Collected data
`src/hw/ipd_pkg.sv`:
```
package ipd_pkg;

  // Drive configuration: which connector map the decoder applies
  typedef enum logic [1:0] {
    cfg_basic,
    cfg_expansion,
    cfg_reduced,
    cfg_reduced_dual
  } ipd_cfg_t;

  // Input condition named by the trailing letter
  typedef enum logic [1:0] {
    cond_low,
    cond_high,
    cond_fall,
    cond_rise
  } ipd_cond_t;

  // Parser position within one input parameter
  typedef enum logic {
    st_number,
    st_condition
  } ipd_state_t;

  // Widths
  localparam int unsigned ADC_W = 12;
  localparam int unsigned SRC_W = 5;
  localparam int unsigned NUM_SRC = 21;
  localparam int unsigned DIG_W = 8;

  // Command characters
  localparam logic [7:0] CH_ZERO = 8'h30;
  localparam logic [7:0] CH_COLON = 8'h3a;
  localparam logic [7:0] CH_PREFIX = 8'h58;
  localparam logic [7:0] CH_LOW = 8'h4c;
  localparam logic [7:0] CH_HIGH = 8'h48;
  localparam logic [7:0] CH_FALL = 8'h46;
  localparam logic [7:0] CH_RISE = 8'h52;

  // Input numbers after the character offset is removed
  localparam logic [7:0] NUM_ENC = 8'h00;
  localparam logic [7:0] NUM_DIG_FIRST = 8'h01;
  localparam logic [7:0] NUM_BASIC_LAST = 8'h07;
  localparam logic [7:0] NUM_RED_LAST = 8'h04;
  localparam logic [7:0] NUM_TOP_LAST = 8'h08;
  localparam logic [7:0] NUM_ANA_CMD = 8'h08;
  localparam logic [7:0] NUM_AIN_ONE = 8'h09;
  localparam logic [7:0] NUM_AIN_TWO = 8'h0a;
  localparam logic [7:0] NUM_SINGLE_AIN = 8'h08;

  // Positions in the internal source vector
  localparam logic [SRC_W-1:0] SRC_ENC = 5'h00;
  localparam logic [SRC_W-1:0] SRC_MAIN_BASE = 5'h00;
  localparam logic [SRC_W-1:0] SRC_ANA_CMD = 5'h09;
  localparam logic [SRC_W-1:0] SRC_AIN_ONE = 5'h0a;
  localparam logic [SRC_W-1:0] SRC_AIN_TWO = 5'h0b;
  localparam logic [SRC_W-1:0] SRC_SINGLE_AIN = 5'h0c;
  localparam logic [SRC_W-1:0] SRC_TOP_BASE = 5'h0c;

  // One decoded input parameter
  typedef struct packed {
    logic valid;
    logic [SRC_W-1:0] src;
    ipd_cond_t cond;
  } ipd_sel_t;

  // Result of decoding an input number
  typedef struct packed {
    logic ok;
    logic [SRC_W-1:0] src;
  } ipd_num_t;

endpackage

```
`src/hw/ipd_decoder.sv`:
```
// Behaviour
// Both inputs of a command share one connector
// Second input inherits connector of the first
// Letters L H F R select low/high/fall/rise
// Single-bank drives accept and ignore prefix
// Basic map: index, digital, command, two analogs
// Number zero is index, only with encoder
// Expansion: prefix main board, none top board
// Top board accepts digital inputs one to eight
// Reduced map: index, inputs one-four, analog eight
// Reduced dual: prefix 15-pin, none option connector
// Edges from sample compare, one-cycle pulse
// Current flowing reads low, none reads high
// Analog low below threshold, high above
module ipd_decoder (
  // Clock, reset and enable
  input wire logic clock,
  input wire logic resetn,
  input wire logic clk_en,
  // Command characters from the host parser
  input wire logic char_valid,
  input wire logic [7:0] char_data,
  input wire logic cmd_start,
  // Drive configuration
  input wire ipd_pkg::ipd_cfg_t cfg,
  input wire logic encoder_fitted,
  // Drive inputs
  input wire logic encoder_index,
  input wire logic [ipd_pkg::DIG_W-1:0] main_current,
  input wire logic [ipd_pkg::DIG_W-1:0] top_current,
  input wire logic [ipd_pkg::ADC_W-1:0] analog_command,
  input wire logic [ipd_pkg::ADC_W-1:0] analog_input_one,
  input wire logic [ipd_pkg::ADC_W-1:0] analog_input_two,
  input wire logic [ipd_pkg::ADC_W-1:0] single_analog_input,
  input wire logic [ipd_pkg::ADC_W-1:0] analog_threshold_setting,
  // Decoded selections and evaluation
  output ipd_pkg::ipd_sel_t sel_first,
  output ipd_pkg::ipd_sel_t sel_second,
  output logic param_done,
  output logic param_error,
  output logic [1:0] cond_met
);

  // Map an input number to a source for the given configuration and bank
  function automatic ipd_pkg::ipd_num_t decode_num(input ipd_pkg::ipd_cfg_t c,
      input logic main_bank, input logic enc_ok, input logic [7:0] num);
    ipd_pkg::ipd_num_t r;
    logic top;
    logic red;
    r = '0;
    top = !main_bank && (c == ipd_pkg::cfg_expansion || c == ipd_pkg::cfg_reduced_dual);
    red = (c == ipd_pkg::cfg_reduced) || (c == ipd_pkg::cfg_reduced_dual);
    if (top) begin
      r.ok = (num >= ipd_pkg::NUM_DIG_FIRST) && (num <= ipd_pkg::NUM_TOP_LAST);
      r.src = ipd_pkg::SRC_TOP_BASE + num[ipd_pkg::SRC_W-1:0];
    end else if (num == ipd_pkg::NUM_ENC) begin
      r.ok = enc_ok;
      r.src = ipd_pkg::SRC_ENC;
    end else if (red) begin
      if (num >= ipd_pkg::NUM_DIG_FIRST && num <= ipd_pkg::NUM_RED_LAST) begin
        r.ok = 1'b1;
        r.src = ipd_pkg::SRC_MAIN_BASE + num[ipd_pkg::SRC_W-1:0];
      end else if (num == ipd_pkg::NUM_SINGLE_AIN) begin
        r.ok = 1'b1;
        r.src = ipd_pkg::SRC_SINGLE_AIN;
      end
    end else begin
      if (num >= ipd_pkg::NUM_DIG_FIRST && num <= ipd_pkg::NUM_BASIC_LAST) begin
        r.ok = 1'b1;
        r.src = ipd_pkg::SRC_MAIN_BASE + num[ipd_pkg::SRC_W-1:0];
      end else if (num == ipd_pkg::NUM_ANA_CMD) begin
        r.ok = 1'b1;
        r.src = ipd_pkg::SRC_ANA_CMD;
      end else if (num == ipd_pkg::NUM_AIN_ONE) begin
        r.ok = 1'b1;
        r.src = ipd_pkg::SRC_AIN_ONE;
      end else if (num == ipd_pkg::NUM_AIN_TWO) begin
        r.ok = 1'b1;
        r.src = ipd_pkg::SRC_AIN_TWO;
      end
    end
    return r;
  endfunction

  // Evaluate a condition against the current and previous samples
  function automatic logic cond_eval(input ipd_pkg::ipd_cond_t c, input logic hi,
      input logic lo, input logic was_hi);
    logic r;
    r = 1'b0;
    case (c)
      ipd_pkg::cond_low: r = lo;
      ipd_pkg::cond_high: r = hi;
      ipd_pkg::cond_fall: r = was_hi & ~hi;
      default: r = hi & ~was_hi;
    endcase
    return r;
  endfunction

  ipd_pkg::ipd_state_t state;
  logic pidx;
  logic prefix_seen;
  logic bank_first;
  logic [ipd_pkg::SRC_W-1:0] num_src;
  logic [ipd_pkg::NUM_SRC-1:0] hi_q;
  logic [ipd_pkg::NUM_SRC-1:0] lo_q;
  logic [ipd_pkg::NUM_SRC-1:0] hi_prev;

  // Raw levels of every source
  wire logic [ipd_pkg::NUM_SRC-1:0] hi_now;
  wire logic [ipd_pkg::NUM_SRC-1:0] lo_now;
  wire logic ana_cmd_hi = analog_command > analog_threshold_setting;
  wire logic analog_input_one_hi = analog_input_one > analog_threshold_setting;
  wire logic analog_input_two_hi = analog_input_two > analog_threshold_setting;
  wire logic sain_hi = single_analog_input > analog_threshold_setting;
  wire logic ana_cmd_lo = analog_command < analog_threshold_setting;
  wire logic analog_input_one_lo = analog_input_one < analog_threshold_setting;
  wire logic analog_input_two_lo = analog_input_two < analog_threshold_setting;
  wire logic sain_lo = single_analog_input < analog_threshold_setting;
  assign hi_now = {~top_current, sain_hi, analog_input_two_hi, analog_input_one_hi, ana_cmd_hi,
                   ~main_current, encoder_index};
  assign lo_now = {top_current, sain_lo, analog_input_two_lo, analog_input_one_lo, ana_cmd_lo,
                   main_current, ~encoder_index};

  // Character classification
  wire logic take = clk_en && char_valid;
  wire ipd_pkg::ipd_state_t cur_state = cmd_start ? ipd_pkg::st_number : state;
  wire logic cur_pidx = cmd_start ? 1'b0 : pidx;
  wire logic cur_prefix = cmd_start ? 1'b0 : prefix_seen;
  wire logic [7:0] num_val = char_data - ipd_pkg::CH_ZERO;
  wire logic is_num = char_data >= ipd_pkg::CH_ZERO && char_data <= ipd_pkg::CH_COLON;
  wire logic is_prefix = char_data == ipd_pkg::CH_PREFIX;
  wire logic main_bank = cur_pidx ? bank_first : cur_prefix;
  wire ipd_pkg::ipd_num_t dec = decode_num(cfg, main_bank, encoder_fitted, num_val);
  wire logic is_low = char_data == ipd_pkg::CH_LOW;
  wire logic is_high = char_data == ipd_pkg::CH_HIGH;
  wire logic is_fall = char_data == ipd_pkg::CH_FALL;
  wire logic is_rise = char_data == ipd_pkg::CH_RISE;
  wire logic let_ok = is_low || is_high || is_fall || is_rise;
  wire ipd_pkg::ipd_cond_t let_cond = is_low ? ipd_pkg::cond_low :
                                      is_high ? ipd_pkg::cond_high :
                                      is_fall ? ipd_pkg::cond_fall :
                                      ipd_pkg::cond_rise;

  // Parser step decisions
  wire logic in_num = take && cur_state == ipd_pkg::st_number;
  wire logic in_cond = take && cur_state == ipd_pkg::st_condition;
  wire logic got_prefix = in_num && is_prefix && !cur_prefix;
  wire logic got_num = in_num && is_num && dec.ok;
  wire logic got_cond = in_cond && let_ok;
  wire logic bad_char = (in_num && !got_prefix && !got_num) || (in_cond && !let_ok);
  wire ipd_pkg::ipd_sel_t new_sel = '{valid: 1'b1, src: num_src, cond: let_cond};

  // Next values of the parser
  wire ipd_pkg::ipd_state_t next_state = got_num ? ipd_pkg::st_condition :
                                         (got_cond || bad_char) ? ipd_pkg::st_number :
                                         cur_state;
  wire logic next_pidx = got_cond ? 1'b1 : cur_pidx;
  wire logic next_prefix = got_prefix ? 1'b1 : ((got_cond || bad_char) ? 1'b0 : cur_prefix);
  wire logic next_bank_first = (got_num && !cur_pidx) ? main_bank : bank_first;
  wire ipd_pkg::ipd_sel_t next_first = (got_cond && !cur_pidx) ? new_sel :
                                       (take && cmd_start) ? '0 : sel_first;
  wire ipd_pkg::ipd_sel_t next_second = (got_cond && cur_pidx) ? new_sel :
                                        (take && cmd_start) ? '0 : sel_second;
  wire logic [1:0] next_met = {
    sel_second.valid && cond_eval(sel_second.cond, hi_q[sel_second.src],
                                  lo_q[sel_second.src], hi_prev[sel_second.src]),
    sel_first.valid && cond_eval(sel_first.cond, hi_q[sel_first.src],
                                 lo_q[sel_first.src], hi_prev[sel_first.src])};

  // Parser registers
  always_ff @(posedge clock) begin
    if (!resetn) begin
      state <= ipd_pkg::st_number;
      pidx <= 1'b0;
      prefix_seen <= 1'b0;
      bank_first <= 1'b0;
      num_src <= '0;
    end else if (take) begin
      state <= next_state;
      pidx <= next_pidx;
      prefix_seen <= next_prefix;
      bank_first <= next_bank_first;
      num_src <= got_num ? dec.src : num_src;
    end
  end

  // Output registers
  always_ff @(posedge clock) begin
    if (!resetn) begin
      sel_first <= '0;
      sel_second <= '0;
      param_done <= 1'b0;
      param_error <= 1'b0;
      cond_met <= '0;
    end else if (clk_en) begin
      sel_first <= next_first;
      sel_second <= next_second;
      param_done <= got_cond;
      param_error <= bad_char;
      cond_met <= next_met;
    end
  end

  // Input samples and previous samples for edge detection
  always_ff @(posedge clock) begin
    if (!resetn) begin
      hi_q <= '0;
      lo_q <= '0;
      hi_prev <= '0;
    end else if (clk_en) begin
      hi_q <= hi_now;
      lo_q <= lo_now;
      hi_prev <= hi_q;
    end
  end
endmodule

```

To do – When a line in the records above holds "source", that line is to be reported.

Response to this task –
  // Positions in the internal source vector
  // Map an input number to a source for the given configuration and bank
  // Raw levels of every source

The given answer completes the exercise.